» WHAT IS NEEDED: Copy out every record that follows, word for word.

───── PROVIDED INFORMATION ─────

`config.mk`:
```
export PLATFORM = sky130hd
export DESIGN_NAME = ehf_error_status
export DESIGN_NICKNAME = d
export VERILOG_FILES = /design/src/ehf_pkg.sv /design/src/ehf_refq_if.sv /design/src/ehf_error_status.sv /design/src/ehf_refq.sv
export SDC_FILE = /design/constraint.sdc
export NUM_CORES = 1
export LEC_CHECK = 0
export BUFFER_PORTS_ARGS = -buffer_cell sky130_fd_sc_hd__clkbuf_2
export CORE_UTILIZATION = 46
export CTS_CLUSTER_SIZE = 10
export DETAILED_ROUTE_END_ITERATION = 8
export GPL_ROUTABILITY_DRIVEN = 0
export MAX_ROUTING_LAYER = met4
export PLACE_DENSITY = 0.94
export SYNTH_ARGS = -nofsm -noshare
export SYNTH_HDL_FRONTEND = slang
export SYNTH_SLANG_ARGS = --single-unit
```
`constraint.sdc`:
```
create_clock -name mclk_i -period 8.5 [get_ports mclk_i]
set_input_delay 0.85 -clock mclk_i [delete_from_list [all_inputs] [get_ports mclk_i]]
set_output_delay 0.85 -clock mclk_i [all_outputs]
set_load 0.03 [all_outputs]
```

─────

» WRITTEN RESPONSE:
`config.mk`:
```
export PLATFORM = sky130hd
export DESIGN_NAME = ehf_error_status
export DESIGN_NICKNAME = d
export VERILOG_FILES = /design/src/ehf_pkg.sv /design/src/ehf_refq_if.sv /design/src/ehf_error_status.sv /design/src/ehf_refq.sv
export SDC_FILE = /design/constraint.sdc
export NUM_CORES = 1
export LEC_CHECK = 0
export BUFFER_PORTS_ARGS = -buffer_cell sky130_fd_sc_hd__clkbuf_2
export CORE_UTILIZATION = 46
export CTS_CLUSTER_SIZE = 10
export DETAILED_ROUTE_END_ITERATION = 8
export GPL_ROUTABILITY_DRIVEN = 0
export MAX_ROUTING_LAYER = met4
export PLACE_DENSITY = 0.94
export SYNTH_ARGS = -nofsm -noshare
export SYNTH_HDL_FRONTEND = slang
export SYNTH_SLANG_ARGS = --single-unit
```
`constraint.sdc`:
```
create_clock -name mclk_i -period 8.5 [get_ports mclk_i]
set_input_delay 0.85 -clock mclk_i [delete_from_list [all_inputs] [get_ports mclk_i]]
set_output_delay 0.85 -clock mclk_i [all_outputs]
set_load 0.03 [all_outputs]
```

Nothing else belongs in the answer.